Background: Contemporary antiretroviral therapies (ART) and management strategies have diminished both human immunodeficiency virus (HIV) treatment failure and the acquired resistance to drugs in resource-rich regions, but transmission of drug-resistant viruses has not similarly decreased. In low- and middle-income regions, ART roll-out has improved outcomes, but has resulted in increasing acquired and transmitted resistances. Our objective was to review resistance to ART drugs and methods to detect it, and to provide updated recommendations for testing and monitoring for drug resistance in HIV-infected individuals.
Methods: A volunteer panel of experts appointed by the International Antiviral (formerly AIDS) Society-USA reviewed relevant peer-reviewed data that were published or presented at scientific conferences. Recommendations were rated according to the strength of the recommendation and quality of the evidence, and reached by full panel consensus.

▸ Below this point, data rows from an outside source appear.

## flow/config.mk

```make
export PLATFORM = sky130hd
export DESIGN_NAME = uart_receive
export DESIGN_NICKNAME = uart_receive
export VERILOG_FILES = /design/flow/design.v
export SDC_FILE = /design/flow/constraint.sdc
export NUM_CORES = 4
export LEC_CHECK = 1
export CORE_UTILIZATION = 30
```

## flow/constraint.sdc

```tcl
current_design uart_receive

set clk_period 11.6
set clk_io_pct 0.2

create_clock -name clk0 -period $clk_period [get_ports {clk}]

set non_clock_inputs [all_inputs -no_clocks]
set_input_delay [expr $clk_period * $clk_io_pct] -clock clk0 $non_clock_inputs
set_output_delay [expr $clk_period * $clk_io_pct] -clock clk0 [all_outputs]
```

## flow/design.v

```verilog
module uart_receive (
  input wire        rst_n,
  input wire        clk,
  input wire [31:0] clk_div,
  input wire        rx,
  output reg        irq,
  output reg [7:0]  rx_data,
  input wire        rx_finish,
  output reg        frame_err,
  output reg        busy
);
  parameter WAIT        = 4'b0000;
  parameter START_BIT   = 4'b0001;
  parameter GET_DATA    = 4'b0010;
  parameter STOP_BIT    = 4'b0011;
  parameter WAIT_READ   = 4'b0100;
  parameter FRAME_ERR   = 4'b0101;
  parameter IRQ         = 4'b0110;
  reg [3:0] state;
  reg [31:0] clk_cnt;
  reg [2:0] rx_index;
  always @(posedge clk or negedge rst_n) begin
    if(!rst_n) begin
      state     <= WAIT;
      clk_cnt   <= 32'h0000_0000;
      rx_index  <= 3'b000;
      irq       <= 1'b0;
      frame_err <= 1'b0;
      rx_data   <= 8'h0;
      busy      <= 1'b0;
    end else begin
      case(state)
        WAIT: begin
          irq <= 1'b0;
          frame_err <= 1'b0;
          busy <= 1'b0;
          rx_data <= 8'b0;
          if(rx == 1'b0) begin  
            state <= START_BIT;
          end
        end
        START_BIT: begin
          if(clk_cnt == ((clk_div >> 1) - 1)) begin
            clk_cnt <= 32'h0000_0000;
            if(rx == 1'b0) begin
              state <= GET_DATA;
            end
          end else begin
            clk_cnt <= clk_cnt + 32'h0000_0001;
          end
          busy <= 1'b1;
        end
        GET_DATA: begin
          if(clk_cnt == (clk_div - 1)) begin
            clk_cnt <= 32'h0000_0000;
            if(rx_index == 3'b111) begin
              state <= STOP_BIT;
            end
            rx_index <= rx_index + 3'b001;
            rx_data[rx_index] <= rx;
          end else begin
            clk_cnt <= clk_cnt + 32'h0000_0001;
          end
          busy <= 1'b1;
        end
        STOP_BIT: begin
          if(clk_cnt == (clk_div - 1)) begin
            clk_cnt <= 32'h0000_0000;
            if(rx == 1'b1) begin
              state <= IRQ; 
              frame_err <= 1'b0;
            end else begin
              state <= FRAME_ERR;
              frame_err <= 1'b1;
            end
          end else begin
            clk_cnt <= clk_cnt + 32'h0000_0001;
          end
          busy <= 1'b1;
        end
        IRQ:begin
          irq <= 1'b1;
          state <= WAIT_READ;
          busy <= 1'b0;
        end
        WAIT_READ: begin
          irq <= 1'b0;
          busy <= 1'b0;
          if(rx_finish)
            state <= WAIT;
          else
            state <= WAIT_READ;
        end
        FRAME_ERR:begin
            state <= WAIT;
            irq <= 0;
            frame_err <= 0;
            busy <= 1'b0;
        end
        default: begin
          state     <= WAIT;
          clk_cnt   <= 32'h0000_0000;
          rx_index  <= 3'b000;
          irq       <= 1'b0;
          rx_data   <= 8'h0;
          frame_err <= 1'b0;
          busy      <= 1'b0;
        end
      endcase
    end
  end
endmodule
```
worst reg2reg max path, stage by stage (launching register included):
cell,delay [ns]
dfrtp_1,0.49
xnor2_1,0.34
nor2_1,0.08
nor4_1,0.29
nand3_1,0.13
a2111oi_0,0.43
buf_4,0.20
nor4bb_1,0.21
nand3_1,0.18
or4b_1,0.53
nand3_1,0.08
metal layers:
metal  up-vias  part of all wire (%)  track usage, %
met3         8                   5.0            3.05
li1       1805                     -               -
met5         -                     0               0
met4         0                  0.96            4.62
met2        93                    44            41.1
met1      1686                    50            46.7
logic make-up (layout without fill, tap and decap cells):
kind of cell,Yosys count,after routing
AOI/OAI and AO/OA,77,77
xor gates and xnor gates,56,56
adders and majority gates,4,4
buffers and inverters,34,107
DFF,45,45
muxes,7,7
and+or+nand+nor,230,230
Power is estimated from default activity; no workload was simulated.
File: design/flow/run.sh
#!/bin/bash
# OpenROAD 26Q1-2900-gdf79404cd8, Yosys 0.63+post, stock flow scripts
make -C /OpenROAD-flow-scripts/flow DESIGN_CONFIG=/design/flow/config.mk WORK_HOME=/design/flow/orfs finish
File: design/flow/config.mk
export PLATFORM = sky130hd
export DESIGN_NAME = SPI_RX
export DESIGN_NICKNAME = SPI_RX
export VERILOG_FILES = /design/flow/design.v
export SDC_FILE = /design/flow/constraint.sdc
export NUM_CORES = 4
export LEC_CHECK = 1
export CORE_AREA = 10 10 108 108
export DIE_AREA = 0 0 118 118
File: design/flow/constraint.sdc
current_design SPI_RX

set clk_period 2.2
set clk_io_pct 0.2

create_clock -name clk0 -period $clk_period [get_ports {clk}]

set non_clock_inputs [all_inputs -no_clocks]
set_input_delay [expr $clk_period * $clk_io_pct] -clock clk0 $non_clock_inputs
set_output_delay [expr $clk_period * $clk_io_pct] -clock clk0 [all_outputs]
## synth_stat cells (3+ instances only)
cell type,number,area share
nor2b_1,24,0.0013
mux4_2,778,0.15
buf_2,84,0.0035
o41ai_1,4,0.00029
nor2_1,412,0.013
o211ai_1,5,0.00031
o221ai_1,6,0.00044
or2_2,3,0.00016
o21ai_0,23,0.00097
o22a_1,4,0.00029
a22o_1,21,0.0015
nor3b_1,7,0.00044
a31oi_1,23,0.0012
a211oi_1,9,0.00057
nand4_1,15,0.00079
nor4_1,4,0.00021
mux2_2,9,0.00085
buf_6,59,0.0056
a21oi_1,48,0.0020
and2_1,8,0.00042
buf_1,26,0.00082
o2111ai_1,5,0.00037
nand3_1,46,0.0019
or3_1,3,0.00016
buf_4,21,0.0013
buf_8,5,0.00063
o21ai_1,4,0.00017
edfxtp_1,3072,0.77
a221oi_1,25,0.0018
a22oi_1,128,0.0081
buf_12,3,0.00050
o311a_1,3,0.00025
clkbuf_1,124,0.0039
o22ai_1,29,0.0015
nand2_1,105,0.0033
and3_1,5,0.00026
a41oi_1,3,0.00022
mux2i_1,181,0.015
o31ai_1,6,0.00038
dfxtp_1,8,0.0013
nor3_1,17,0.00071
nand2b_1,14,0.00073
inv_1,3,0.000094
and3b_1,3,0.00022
--- flow/config.mk ---
export PLATFORM = sky130hd
export DESIGN_NAME = SPI_mstr
export DESIGN_NICKNAME = SPI_mstr
export VERILOG_FILES = /design/flow/design.v
export SDC_FILE = /design/flow/constraint.sdc
export NUM_CORES = 4
export LEC_CHECK = 1
export CORE_AREA = 10 10 97 97
export DIE_AREA = 0 0 107 107
--- flow/constraint.sdc ---
current_design SPI_mstr

set clk_period 2.7
set clk_io_pct 0.2

create_clock -name clk0 -period $clk_period [get_ports {clk}]

set non_clock_inputs [all_inputs -no_clocks]
set_input_delay [expr $clk_period * $clk_io_pct] -clock clk0 $non_clock_inputs
set_output_delay [expr $clk_period * $clk_io_pct] -clock clk0 [all_outputs]
--- flow/design.v ---
module SPI_mstr(clk,rst_n,SS_n,SCLK,wrt,done,data_out,MOSI,pos_edge,width8);
  input clk,rst_n,wrt;
  input [15:0] data_out;					 
  input pos_edge;							 
  input width8;								 
  output SS_n,SCLK,done,MOSI;
  reg [1:0] state,nstate;
  reg [4:0] dec_cntr;
  reg [4:0] bit_cntr;
  reg [15:0] shft_reg;			 
  reg done;
  reg SS_n;
  reg rst_cnt,en_cnt,shft;
  localparam IDLE = 2'b00;
  localparam BITS = 2'b01;
  localparam TRAIL = 2'b10;
  localparam WAIT_DONE = 2'b11;
  always @(posedge clk, negedge rst_n)
    if (!rst_n)
      state <= IDLE;
    else
      state <= nstate;
  always @(posedge clk, negedge rst_n)
    if (!rst_n)
	  shft_reg <= 16'h0000;
	else if (wrt)
      shft_reg <= data_out;
    else if (shft)
      shft_reg <= {shft_reg[14:0],1'b0};
  always @(posedge clk)
    if (rst_cnt)
      bit_cntr <= 5'b00000;
    else if (en_cnt)
      bit_cntr <= bit_cntr + 1;
  always @(posedge clk)
    if (rst_cnt)
      dec_cntr <= 5'b01011;
    else
      dec_cntr <= dec_cntr + 1;
  assign SCLK = dec_cntr[4];
  always @(state, wrt, dec_cntr, bit_cntr)
    begin
      rst_cnt = 0; 
      SS_n = 1;
      en_cnt = 0;
      shft = 0;
      done = 1;
	  nstate = IDLE;
      case (state)
        IDLE : begin
          rst_cnt = 1;
          if (wrt) 
            nstate = BITS;
          else
 		    nstate = IDLE;
        end
        BITS : begin
		  done = 0;
          SS_n = 0;
          en_cnt = (pos_edge) ? (~dec_cntr[4] & &dec_cntr[3:0]) : &dec_cntr;
          shft = en_cnt;
          if ((~width8 && (bit_cntr==5'h10)) || (width8 & (bit_cntr==5'h08))) 
            nstate = TRAIL;
          else
            nstate = BITS;         
        end
        TRAIL : begin
		  done = 0;
          SS_n = 0;
          if (&dec_cntr[3:1]) begin
		    rst_cnt = 1;
            nstate = WAIT_DONE;
		  end else
		    nstate = TRAIL;
        end
		WAIT_DONE : begin
		  done = 0;
		  if (&dec_cntr[3:1])
		    nstate = IDLE;
		  else
		    nstate = WAIT_DONE;
		end
      endcase
    end
  assign MOSI = shft_reg[15];
endmodule 
--- flow/run.sh ---
#!/bin/bash
# OpenROAD 26Q1-2900-gdf79404cd8, Yosys 0.63+post, stock flow scripts
make -C /OpenROAD-flow-scripts/flow DESIGN_CONFIG=/design/flow/config.mk WORK_HOME=/design/flow/orfs finish
==> CHANGELOG.md <==
### Physical design

* CTS buffer count at 5
* Max Cap Violations at 0
* GR Util All Layers at 0.06112
* Die area at 0.01145 mm^2
* Routed vias/inst at 4.381
* Final Cycle Share at 0.7938
* Final HPWL DP at 2343 um
* Power Density at 631.7 mW/mm^2
* CTS Hold Buffers Added at 0
* Die H at 107 um
* First-pass GRT wire length at 5885 um
* Synth warnings at 1
* Outcome: completed
* Bufs on Longest Clock Path at 2
* Via count at 1253
* WP data required at 2.16 ns
* Wire per inst at 12.10 um
* DRT iter0 DRCs at 81
* Final worst path period need at 2.143 ns
* TNS Setup at 0 ns
* Worst setup EP type: output pin
* Worst-path clk slew at 0.06 ns
* GRT Residual Overflow at 0
* Cells after synthesis at 160
* Yosys reg bits at 30
* Layout filler cell count at 807
* Antenna-violating nets left at 0
* Worst-Skew Late Latency at 0.28 ns
* CP cell instances: nor3_1, clkdlybuf4s50_1
* Slew HR at 0.7645
* Setup CP Type: register to output pin
* Gpl congestion at 0.7600
* Most common logic cell in the routed design: clkdlybuf4s50_1
* Tool Warnings at 27
* Peak Freq at 466.6 MHz
* Initial core utilization at 0.2056
* Share of post-route cells with drive strength above 1 at 0.08556
* Worst Skew at 0.003106 ns
* RSZ-0062 raised after global routing: no
* Fin. max-slew vios at 0
* DRT Wirelength at 3461 um
* Cells after DPL at 278
* Seq share, synth at 0.4683
* Predominant post-synthesis flop cell: dfrtp_1
* Pin count of the biggest net entering global routing at 35
* Antenna Cells at 0
* Setup violators final at 0
* IO Port Bufs at 24
* CP max-delay cell: clkdlybuf4s50_1
* Setup Fix Bufs, Post-CTS at 0
* Clk sinks at 30
* Cell Type Count at 34
* Final hold vios at 0
* Vias in the first global route at 1257
* CTS Root Cell: clkbuf_8
* Cell type group with the largest total delay on the critical path: buffers and inverters
* Largest register FFs at 16
* Mapped cell area at 0.001499 mm^2
* Worst-path fanout max at 5
* Post-synth ARST share at 0.6667
* Number of cells in Yosys stat at 160
* Pre-antenna DRT Iters at 4
* Final worst slack at 0.5568 ns
* Core Box Area at 0.007292 mm^2
* Hold/Removal Path Class: register to register
* EDFF count, synth at 0
* Fin cells at 286
* Post-synth area from yosys stat at 0.001499 mm^2
* Max VDD drop at 0.0001730 V
* Pleak at 0.7295 nW
* Syn_area_per_cell at 9.368 um^2
* H-Tree Depth at 2
* Resized cells post-CTS at 0
* CTS tree: built
* Top Layout Cells: clkdlybuf4s50_1, o21ai_0, a21oi_1
* Top-Level Pins at 25
* Initial antenna violation count at 0
* Worst-Margin Slew at 0.3505 ns
* Crit-path max cell delay at 0.54 ns
* CP startpoint kind: register
* CP Buf/Inv Count at 1
* Cell Rows at 31
* DIE WIDTH at 107 um
* # DRC at 0
* Worst slack, placed at 0.6370 ns
* Critical Path AT at 1.60 ns
* Layout area overhead at 27.88%
-- power by group --
group	internal, mW	switching [mW]	leakage (nW)	total, mW
sequential	0.526	0.0528	0.311	0.579
clock	0.205	0.159	0.0482	0.364
combinational	0.137	0.131	0.370	0.268
-- cell families (layout without fill, tap and decap cells) --
kind of cell | Yosys count | in the layout | synth area share
AOI/OAI and AO/OA | 61 | 61 | 0.2245
xor gates and xnor gates | 2 | 2 | 0.01169
adders and majority gates | 5 | 5 | 0.04174
buffers and inverters | 16 | 43 | 0.06260
DFF | 30 | 30 | 0.4683
muxes | 2 | 2 | 0.01419
and+or+nand+nor | 44 | 44 | 0.1770
-- cell usage after synthesis (2+ instances only) --
cell type,number,share of area
nand3_1,6,0.020
nor2_1,2,0.0050
ha_1,5,0.042
nor2b_1,17,0.071
inv_1,7,0.018
nand2_1,7,0.018
o21ai_0,21,0.070
dfxtp_1,10,0.13
or4_1,3,0.015
a21oi_1,20,0.067
dfrtp_1,19,0.32
o31ai_1,3,0.015
clkbuf_1,5,0.013
a31oi_1,15,0.063
-- layout make-up --
class,count,area (um^2),area share
clock buffer,7,86.33,0.04504
clock inverter,1,5.005,0.002611
inverter,7,26.28,0.01371
tap,99,123.9,0.06462
timing repair buffer,28,270.3,0.1410
sequential,30,701.9,0.3662
multi-input combinational,114,703.2,0.3668
-- through the flow --
stage / hold WS [ns] / area, um^2 / total power [mW] / util
2_1_floorplan: 0.2444 / 1499 / 0.7558 / -
3_3_place_gp: 0.3867 / 1826 / 0.8501 / 0.2503
3_5_place_dp: 0.3955 / 1826 / 0.8590 / 0.2503
4_1_cts: 0.4103 / 1917 / 1.230 / 0.2629
5_1_grt: 0.4438 / 1917 / 1.302 / 0.2629
6_report: 0.4043 / 1917 / 1.211 / 0.2629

Results: Resistance testing remains a cornerstone of ART. It is recommended in newly-diagnosed individuals and in patients in whom ART has failed. Testing for transmitted integrase strand-transfer inhibitor resistance is currently not recommended, but this may change as more resistance emerges with widespread use. Sanger-based and next-generation sequencing approaches are each suited for genotypic testing. Testing for minority variants harboring drug resistance may only be considered if treatments depend on a first-generation nonnucleoside analogue reverse transcriptase inhibitor. Different HIV-1 subtypes do not need special considerations regarding resistance testing.
Conclusions: Testing for HIV drug resistance in drug-naive individuals and in patients in whom antiretroviral drugs are failing, and the appreciation of the role of testing, are crucial to the prevention and management of failure of ART.